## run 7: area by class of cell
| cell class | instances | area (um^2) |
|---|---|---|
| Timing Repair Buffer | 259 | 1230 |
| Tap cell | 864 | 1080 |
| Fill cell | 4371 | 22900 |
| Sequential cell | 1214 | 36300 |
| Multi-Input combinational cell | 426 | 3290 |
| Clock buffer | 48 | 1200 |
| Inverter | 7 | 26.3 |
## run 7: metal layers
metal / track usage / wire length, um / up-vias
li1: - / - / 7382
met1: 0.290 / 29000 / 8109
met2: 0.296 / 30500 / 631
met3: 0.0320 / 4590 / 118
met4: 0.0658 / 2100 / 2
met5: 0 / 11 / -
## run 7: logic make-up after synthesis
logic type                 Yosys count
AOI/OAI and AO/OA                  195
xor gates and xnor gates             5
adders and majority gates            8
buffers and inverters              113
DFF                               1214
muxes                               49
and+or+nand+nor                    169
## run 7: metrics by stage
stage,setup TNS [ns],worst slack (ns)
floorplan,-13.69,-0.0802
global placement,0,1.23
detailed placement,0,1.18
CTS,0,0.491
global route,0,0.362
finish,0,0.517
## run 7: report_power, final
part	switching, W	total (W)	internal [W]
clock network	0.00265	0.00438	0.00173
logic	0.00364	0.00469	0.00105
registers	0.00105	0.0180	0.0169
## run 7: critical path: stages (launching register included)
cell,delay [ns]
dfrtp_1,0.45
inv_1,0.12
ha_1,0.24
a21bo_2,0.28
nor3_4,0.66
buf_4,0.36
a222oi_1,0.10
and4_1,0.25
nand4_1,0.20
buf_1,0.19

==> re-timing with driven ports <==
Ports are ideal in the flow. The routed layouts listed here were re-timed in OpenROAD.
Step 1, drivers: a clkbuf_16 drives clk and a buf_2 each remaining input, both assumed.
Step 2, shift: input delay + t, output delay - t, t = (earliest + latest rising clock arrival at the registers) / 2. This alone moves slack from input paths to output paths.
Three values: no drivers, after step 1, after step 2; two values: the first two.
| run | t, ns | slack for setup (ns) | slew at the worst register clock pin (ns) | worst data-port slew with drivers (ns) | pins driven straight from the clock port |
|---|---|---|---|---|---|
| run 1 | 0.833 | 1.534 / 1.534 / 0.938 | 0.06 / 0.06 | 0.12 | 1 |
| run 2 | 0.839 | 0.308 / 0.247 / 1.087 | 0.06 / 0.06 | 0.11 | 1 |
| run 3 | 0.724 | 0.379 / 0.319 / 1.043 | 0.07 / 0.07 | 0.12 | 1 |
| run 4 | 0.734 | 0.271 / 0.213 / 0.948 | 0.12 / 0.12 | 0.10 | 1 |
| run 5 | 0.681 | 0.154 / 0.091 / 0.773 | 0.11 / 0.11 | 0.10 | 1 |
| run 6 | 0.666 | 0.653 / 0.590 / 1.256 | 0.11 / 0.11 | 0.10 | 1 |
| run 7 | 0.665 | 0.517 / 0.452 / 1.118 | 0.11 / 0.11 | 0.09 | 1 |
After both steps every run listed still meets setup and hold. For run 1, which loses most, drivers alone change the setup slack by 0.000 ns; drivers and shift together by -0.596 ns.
Background: an optimization exercise with open tools, aiming at small area. Do not read the settings as production practice. Only simulation tests tie the RTL to the original design; equivalence was not proved. Power is estimated from default activity; no workload was simulated.

== juniper ==
Design lcd_spi_responder, start of the top module:
module lcd_spi_responder (
  input  logic       clock,
  input  logic       Reset,
  input  logic       sclk,
  input  logic       mosi,
  input  logic       sce,
  input  logic       dc,
  input  logic [8:0] rd_addr,
  output logic [7:0] rd_data,
  output logic       byte_valid,
  output logic [7:0] byte_data,
  output logic       byte_dc,
  output logic [6:0] cur_x,
  output logic [2:0] cur_y,
  output logic       pd,
  output logic       v_mode,
  output logic       h_mode,
  output logic [1:0] disp_mode,
  output logic [6:0] vop,
  output logic [2:0] bias,
  output logic       cmd_err,
  output logic [7:0] abort_cnt
);
  localparam int unsigned RAM_DEPTH = 504;
  localparam logic [6:0]  X_LAST    = 7'd83;
  localparam logic [2:0]  Y_LAST    = 3'd5;
  logic [2:0] sclk_q;
  logic [1:0] mosi_q;
  logic [1:0] dc_q;
  logic [1:0] sce_q;
  logic       sclk_rise;
  logic       mosi_s;
  logic       dc_s;
  logic       sce_s;
  logic [6:0] shift_q, shift_d;
  logic [2:0] bitcnt_q, bitcnt_d;
  logic       byte_valid_q, byte_valid_d;
  logic [7:0] byte_data_q, byte_data_d;
  logic       byte_dc_q, byte_dc_d;
  logic [7:0] abort_q, abort_d;
  logic [6:0] cur_x_q, cur_x_d;
  logic [2:0] cur_y_q, cur_y_d;
  logic       pd_q, pd_d;
  logic       v_mode_q, v_mode_d;
  logic       h_mode_q, h_mode_d;
  logic [1:0] disp_q, disp_d;
  logic [6:0] vop_q, vop_d;
  logic [2:0] bias_q, bias_d;
  logic       cmd_err_q, cmd_err_d;
  logic [7:0] ram_q [0:RAM_DEPTH-1];
  logic [7:0] rd_data_q;
  logic [8:0] wr_addr;
  logic       ram_we;
  logic [4:0] phase_q;
  logic [8:0] pend_addr_q;
  logic [7:0] pend_data_q;
  assign sclk_rise = sclk_q[1] & ~sclk_q[2];
  assign mosi_s    = mosi_q[1];
  assign dc_s      = dc_q[1];
  assign sce_s     = sce_q[1];
  assign wr_addr = 9'(cur_y_q) * 9'd84 + 9'(cur_x_q);
  assign ram_we  = byte_valid_q & byte_dc_q;
  function automatic logic [9:0] advance(input logic [6:0] x, input logic [2:0] y,
                                         input logic vert);
    logic [6:0] nx;
    logic [2:0] ny;
    nx = x;
    ny = y;
    if (!vert) begin
  ...
Size in the first run: roughly 7,600 cells after synthesis, ~67 I/O pins, roughly 110,000 µm² of cells after synthesis.
==> flow/config.mk <==
export PLATFORM = sky130hd
export DESIGN_NAME = lcd_spi_responder
export DESIGN_NICKNAME = lcd_spi_responder
export VERILOG_FILES = /design/flow/design.v
export SDC_FILE = /design/flow/constraint.sdc
export NUM_CORES = 4
export LEC_CHECK = 0
export CAP_MARGIN = 10
export CORE_MARGIN = 2
export CORE_UTILIZATION = 68
export CTS_BUF_LIST = sky130_fd_sc_hd__clkbuf_8
export CTS_CLUSTER_DIAMETER = 60
export CTS_CLUSTER_SIZE = 19
export SLEW_MARGIN = 10
export SYNTH_HIERARCHICAL = 1
==> flow/constraint.sdc <==
create_clock -name core_clock -period 8.0 [get_ports {clock}]
set_input_delay 1.6000 -clock core_clock [delete_from_list [all_inputs] [get_ports {clock}]]
set_output_delay 1.6000 -clock core_clock [all_outputs]
set_load 0.01 [all_outputs]
run.sh (not shown) runs the stock make flow with config.mk's settings and CLKGATE_MAP_FILE= SYNTH_SCRIPT=/design/flow/synth_recipe.tcl, a recipe that flattens the netlist after the stock synthesis.
--- input diff juniper..garnet ---
Settings: swapping 19 for 14 in CTS_CLUSTER_SIZE; swapping 68 for 55 in CORE_UTILIZATION.
Results
Having completed the whole flow, garnet delivered a layout that passed the timing, design-rule and antenna checks. Taking juniper as the reference, in garnet global-route total usage across every layer dropped 4.5 points; met3 track demand over resource in global routing dropped 0.78 points; design area climbed 2.0%.
--- input diff garnet..maple ---
Settings: CTS_CLUSTER_SIZE changed from 14 to 17; CORE_UTILIZATION changed from 55 to 68.
### Flow results
- Logic depth of the worst register-to-register path came out exactly the same in garnet and maple.
- Re initial antenna violation count: maple is 1 down on garnet.
- Initial DRC count on maple is behind garnet.
- Per the comparison of maple with garnet, number of nets in the layout has decreased, utilization has increased.
- Data required time at the worst endpoint delta for maple relative to garnet: 20 ps higher
- Compared with garnet, maple ends up with less cell area.

---

Setup of job 6437:
Another version of the RTL of lcd_spi_responder (not shown whole).
For scale: about 67 I/O pins, ~0.11 mm² of cells after synthesis.
export LEC_CHECK = 0
export CAP_MARGIN = 15
export CORE_MARGIN = 2
export CORE_UTILIZATION = 68
export CTS_BUF_LIST = sky130_fd_sc_hd__clkbuf_8
export CTS_CLUSTER_DIAMETER = 60
export CTS_CLUSTER_SIZE = 19
export SLEW_MARGIN = 15
export SYNTH_HIERARCHICAL = 1
create_clock -name core_clock -period 8.0 [get_ports {clock}]
standard.sh (not shown) runs the stock make flow with config.mk's settings and CLKGATE_MAP_FILE= SYNTH_SCRIPT=/design/flow/synth_recipe.tcl, a recipe that flattens the netlist after the stock synthesis.
==> flow/flow/run.sh <==
#!/bin/bash
# The standard layout (standard.sh), with two options changed:
#  - port buffers use the smallest buffer cell instead of the default delay buffer;
#  - clock tree synthesis inserts no dummy loads.
# make's output goes to flow_make.log; each ORFS step's own log is copied here
# as orfs_<step>.log when the flow ends.
set -uo pipefail
export BUFFER_PORTS_ARGS="-buffer_cell sky130_fd_sc_hd__buf_1"
export CTS_ARGS="-sink_clustering_enable -repair_clock_nets -dont_use_dummy_load -buf_list sky130_fd_sc_hd__clkbuf_8 -sink_clustering_size 19 -sink_clustering_max_diameter 60"
bash standard.sh > flow_make.log 2>&1
rc=$?
for f in orfs/logs/*/*/*/*.log; do
  [ -f "$f" ] && cp "$f" "orfs_$(basename "$f")"
done
exit $rc
Job 6437: all stages complete, timing, DRC and antenna checks passed
For job 7290, these inputs were changed with respect to job 6437:
Settings: SLEW_MARGIN changed from 15 to 10; CAP_MARGIN changed from 15 to 10.
[summary]
Job 6437 and job 7290 ended up with roughly the same final cell area excluding filler cells. Compared job 7290 against job 6437; sequential share of layout area within noise. Diff job 7290 and job 6437: path length in cells of the critical path higher in job 6437. Job 7290: flow complete, layout not clean; failing: max-capacitance violations, max-slew violations. Job 6437 closes out successfully: all stages finished, all timing, DRC and antenna checks passed. Any difference in wire length between job 6437 and job 7290 is small enough to ignore.
Changes in job 7881 relative to job 7290:
Settings: SLEW_MARGIN changed from 10 to 15; CORE_UTILIZATION changed from 68 to 72; CAP_MARGIN changed from 10 to 15.
Notes after the runs:
In job 7881, the total routed wirelength came out 13 mm below the value in job 7290. Compared job 7881 vs job 7290, and count of buffers not belonging to the clock network in the layout is up in job 7881. Between job 7290 and job 7881, the sequential share of layout area figures differ only marginally. Job 7881 ended with more global-route usage than job 7290. Job 7881 ended with every stage complete and zero timing, DRC or antenna violations.
Changes in job 1672 relative to job 7881:
Settings: CAP_MARGIN: 15 -> 10; SLEW_MARGIN: 15 -> 10; CORE_UTILIZATION: 72 -> 68; CTS_CLUSTER_SIZE: 19 -> 17.
==> flow/run.sh (new file) <==
#!/bin/bash
# synth_recipe.tcl (not shown) runs the flow's synth.tcl, then flattens the netlist and writes it again
# the make line also repeats each setting of config.mk as NAME=value (left out here)
make -C /OpenROAD-flow-scripts/flow DESIGN_CONFIG=/design/flow/config.mk WORK_HOME=/design/flow/orfs CLKGATE_MAP_FILE= SYNTH_SCRIPT=/design/flow/synth_recipe.tcl finish
removed: flow/flow/run.sh
removed: flow/standard.sh
==> comparison <==
Job 1672 has post-layout utilization of the core below what job 7881 had.
Compared with job 7881, job 1672 shows hold slack higher by 0.029 ns.
[compare] base=job 7881 new=job 1672: overall routed net length higher; area fraction in compound gates after synthesis roughly the same; design area higher; slack of the worst reg-to-reg path higher.
Total power draw, job 7881 and job 1672, higher one = job 1672.
Final worst-path setup slack delta for job 1672 relative to job 7881: 0.12 ns higher
Leakage power ended up 1.6% higher on job 1672 than on job 7881.
Delta (job 1672 minus job 7881): number of nets in the layout has increased, initial cell density of the core has decreased.

## re-timing with driven ports
The flow's constraints put no driver on any port. The routed layouts listed below were extracted and timed again, unchanged, in two steps.
Step 1, drivers: a clkbuf_16 drives clock and a buf_2 each remaining input, both assumed.
Step 2 moves the port delays by t, midway between the first and last clock arrival at a register: inputs arrive t later, outputs are due t later. That takes back most of the time a late clock gives input paths.
Three values: ideal ports, drivers, drivers and shift; two values: the first two.
run | t, ns | slack for setup (ns) | slew at the worst register clock pin (ns) | worst slew at a driven data input, ns | pins driven straight from the clock port
juniper | 1.081 | 0.657 / 0.714 / -0.367 | 0.12 / 0.12 | 0.22 | 1
garnet | 1.147 | 0.592 / 0.647 / -0.500 | 0.10 / 0.10 | 0.17 | 1
maple | 1.113 | 0.751 / 0.810 / -0.303 | 0.11 / 0.11 | 0.22 | 1
job 6437 | 1.026 | 0.769 / 0.827 / -0.198 | 0.12 / 0.12 | 0.03 | 1
job 7290 | 1.075 | 0.807 / 0.864 / -0.211 | 0.12 / 0.12 | 0.04 | 1
job 7881 | 1.022 | 0.699 / 0.747 / -0.275 | 0.12 / 0.12 | 0.10 | 1
job 1672 | 1.093 | 0.821 / 0.793 / -0.300 | 0.11 / 0.11 | 0.15 | 1
For job 1672, which loses most, drivers alone change the setup slack by -0.028 ns; drivers and shift together by -1.121 ns.
What follows belongs to an exercise in optimizing a design on an open flow for small area and a short achievable clock period; a production flow would make more cautious choices.
Only simulation tests tie the RTL to the original design; equivalence was not proved.
Power figures rest on the tool's default switching activity, not on a simulated workload.

## design/flow/flow/run.sh

```bash
#!/bin/bash
# Standard ORFS layout, with plain buf_2 port buffers and clock-tree sink
# clustering of up to 25 sinks without dummy loads.
set -euo pipefail
export BUFFER_PORTS_ARGS="-buffer_cell sky130_fd_sc_hd__buf_2"
export CTS_ARGS="-sink_clustering_enable -repair_clock_nets -sink_clustering_size 25 -sink_clustering_max_diameter 150 -dont_use_dummy_load"
bash standard.sh > standard.log 2>&1
```

## design/flow/standard.sh

```bash
#!/bin/bash
# synth_recipe.tcl (not shown) runs the flow's synth.tcl, then flattens the netlist and writes it again
# the make line also repeats each setting of config.mk as NAME=value (left out here)
make -C /OpenROAD-flow-scripts/flow DESIGN_CONFIG=/design/flow/config.mk WORK_HOME=/design/flow/orfs CLKGATE_MAP_FILE= SYNTH_SCRIPT=/design/flow/synth_recipe.tcl "${@:-finish}"
```
From an optimization exercise on the open Yosys and OpenROAD flow, aimed at a short achievable clock period and few clock cycles per item; shortcuts taken in it are not production practice. In this exercise RTL edits were held to simulation tests only and were not proved equivalent to the original.

## array_multiplier
module array_multiplier (
	input  logic        clk,
	input  logic        reset,
	input  logic        in_valid,
	input  logic [15:0] x,
	input  logic [15:0] y,
	output logic        product_valid,
	output logic [31:0] product
);
	logic [1:0] valid_pipe;
	always_ff @(posedge clk) begin
		if (reset) begin
			valid_pipe <= '0;
		end else begin
			valid_pipe <= {valid_pipe[0:0], in_valid};
		end
	end
	assign product_valid = valid_pipe[1];
	logic w_n32;
	logic w_n33;
	logic w_n34;
	logic w_n35;
	logic w_n36;
	logic w_n37;
	logic w_n38;
	logic w_n39;
	logic w_n40;
	logic w_n41;
	logic w_n42;
	logic w_n43;
	logic w_n44;
	logic w_n45;
	logic w_n46;
	logic w_n47;
	logic w_n48;
	logic w_n49;
	logic w_n50;
	logic w_n51;
	logic w_n52;
	logic w_n53;
	logic w_n54;
	logic w_n55;
	logic w_n56;
	logic w_n57;
	logic w_n58;
	logic w_n59;
	logic w_n60;
	logic w_n61;
	logic w_n62;
	logic w_n63;
	logic w_n64;
	logic w_n65;
	logic w_n66;
	logic w_n67;
	logic w_n68;
	logic w_n69;
	logic w_n70;
	logic w_n71;
	logic w_n72;
	logic w_n73;
	logic w_n74;
	logic w_n75;
	logic w_n76;
	logic w_n77;
	logic w_n78;
	logic w_n79;
	logic w_n80;
	logic w_n81;
	logic w_n82;
	logic w_n83;
	logic w_n84;
	logic w_n85;
	logic w_n86;
	logic w_n87;
	logic w_n88;
	logic w_n89;
	logic w_n90;
	logic w_n91;
	logic w_n92;
	logic w_n93;
	logic w_n94;
	logic w_n95;
	logic w_n96;
	logic w_n97;
	logic w_n98;
	logic w_n99;
	logic w_n100;
	logic w_n101;
	logic w_n102;
	logic w_n103;
	logic w_n104;
	logic w_n105;
	logic w_n106;
	logic w_n107;
	logic w_n108;
	logic w_n109;
	logic w_n110;
	logic w_n111;
	logic w_n112;
	logic w_n113;
	logic w_n114;
	logic w_n115;
	logic w_n116;
	logic w_n117;
	logic w_n118;
	logic w_n119;
	logic w_n120;
	logic w_n121;
	logic w_n122;
	logic w_n123;
	logic w_n124;
  ...
For scale: roughly 1500 cells after synthesis, ~210 flip-flops, ~68 I/O pins, ~0.013 sq mm of cells after synthesis.
Settings: LEC_CHECK=0, CAP_MARGIN=20, CORE_MARGIN=2, CORE_UTILIZATION=40, SETUP_SLACK_MARGIN=3.5, SLEW_MARGIN=20, SYNTH_HIERARCHICAL=1; clock period 6.0 ns.
run.sh (not shown) runs the stock make flow with config.mk's settings and CLKGATE_MAP_FILE= SYNTH_SCRIPT=/design/flow/synth_recipe.tcl, a recipe that flattens the netlist after the stock synthesis.
The starting point finished clean.
Testbench counts at the start, summed over its fixed seeds: cycles 6,392, products 3,200.
What follows belongs to an exercise in optimizing a design on an open flow for small area; a production flow would make more cautious choices. Only simulation tests tie the RTL to the original design; equivalence was not proved. Power is estimated from default activity; no workload was simulated.

<file path="flow/run.sh">
#!/bin/bash
# synth_recipe.tcl (not shown) runs the flow's synth.tcl, then flattens the netlist and writes it again
# the make line also repeats each setting of config.mk as NAME=value (left out here)
make -C /OpenROAD-flow-scripts/flow DESIGN_CONFIG=/design/flow/config.mk WORK_HOME=/design/flow/orfs CLKGATE_MAP_FILE= SYNTH_SCRIPT=/design/flow/synth_recipe.tcl finish
</file>
<file path="flow/constraint.sdc">
create_clock -name core_clock -period 4.0 [get_ports {clk}]
set_input_delay 0.8000 -clock core_clock [delete_from_list [all_inputs] [get_ports {clk}]]
set_output_delay 0.8000 -clock core_clock [all_outputs]
set_load 0.01 [all_outputs]
</file>
<file path="flow/config.mk">
export PLATFORM = sky130hd
export DESIGN_NAME = reg_file_bypass
export DESIGN_NICKNAME = reg_file_bypass
export VERILOG_FILES = /design/flow/design.v
export SDC_FILE = /design/flow/constraint.sdc
export NUM_CORES = 4
export LEC_CHECK = 0
export CAP_MARGIN = 20
export CORE_MARGIN = 2
export CORE_UTILIZATION = 40
export SLEW_MARGIN = 20
</file>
_ _ _
_Task brief:_ Repeat exactly the lines above from the one with "Step 1, drivers: a clkbuf_16 drives clk" up to and including the one with "0.11 | 0.09 | 1 |". No other line belongs in the reply.

_Written reply:_
Step 1, drivers: a clkbuf_16 drives clk and a buf_2 each remaining input, both assumed.
Step 2, shift: input delay + t, output delay - t, t = (earliest + latest rising clock arrival at the registers) / 2. This alone moves slack from input paths to output paths.
Three values: no drivers, after step 1, after step 2; two values: the first two.
| run | t, ns | slack for setup (ns) | slew at the worst register clock pin (ns) | worst data-port slew with drivers (ns) | pins driven straight from the clock port |
|---|---|---|---|---|---|
| run 1 | 0.833 | 1.534 / 1.534 / 0.938 | 0.06 / 0.06 | 0.12 | 1 |
| run 2 | 0.839 | 0.308 / 0.247 / 1.087 | 0.06 / 0.06 | 0.11 | 1 |
| run 3 | 0.724 | 0.379 / 0.319 / 1.043 | 0.07 / 0.07 | 0.12 | 1 |
| run 4 | 0.734 | 0.271 / 0.213 / 0.948 | 0.12 / 0.12 | 0.10 | 1 |
| run 5 | 0.681 | 0.154 / 0.091 / 0.773 | 0.11 / 0.11 | 0.10 | 1 |
| run 6 | 0.666 | 0.653 / 0.590 / 1.256 | 0.11 / 0.11 | 0.10 | 1 |
| run 7 | 0.665 | 0.517 / 0.452 / 1.118 | 0.11 / 0.11 | 0.09 | 1 |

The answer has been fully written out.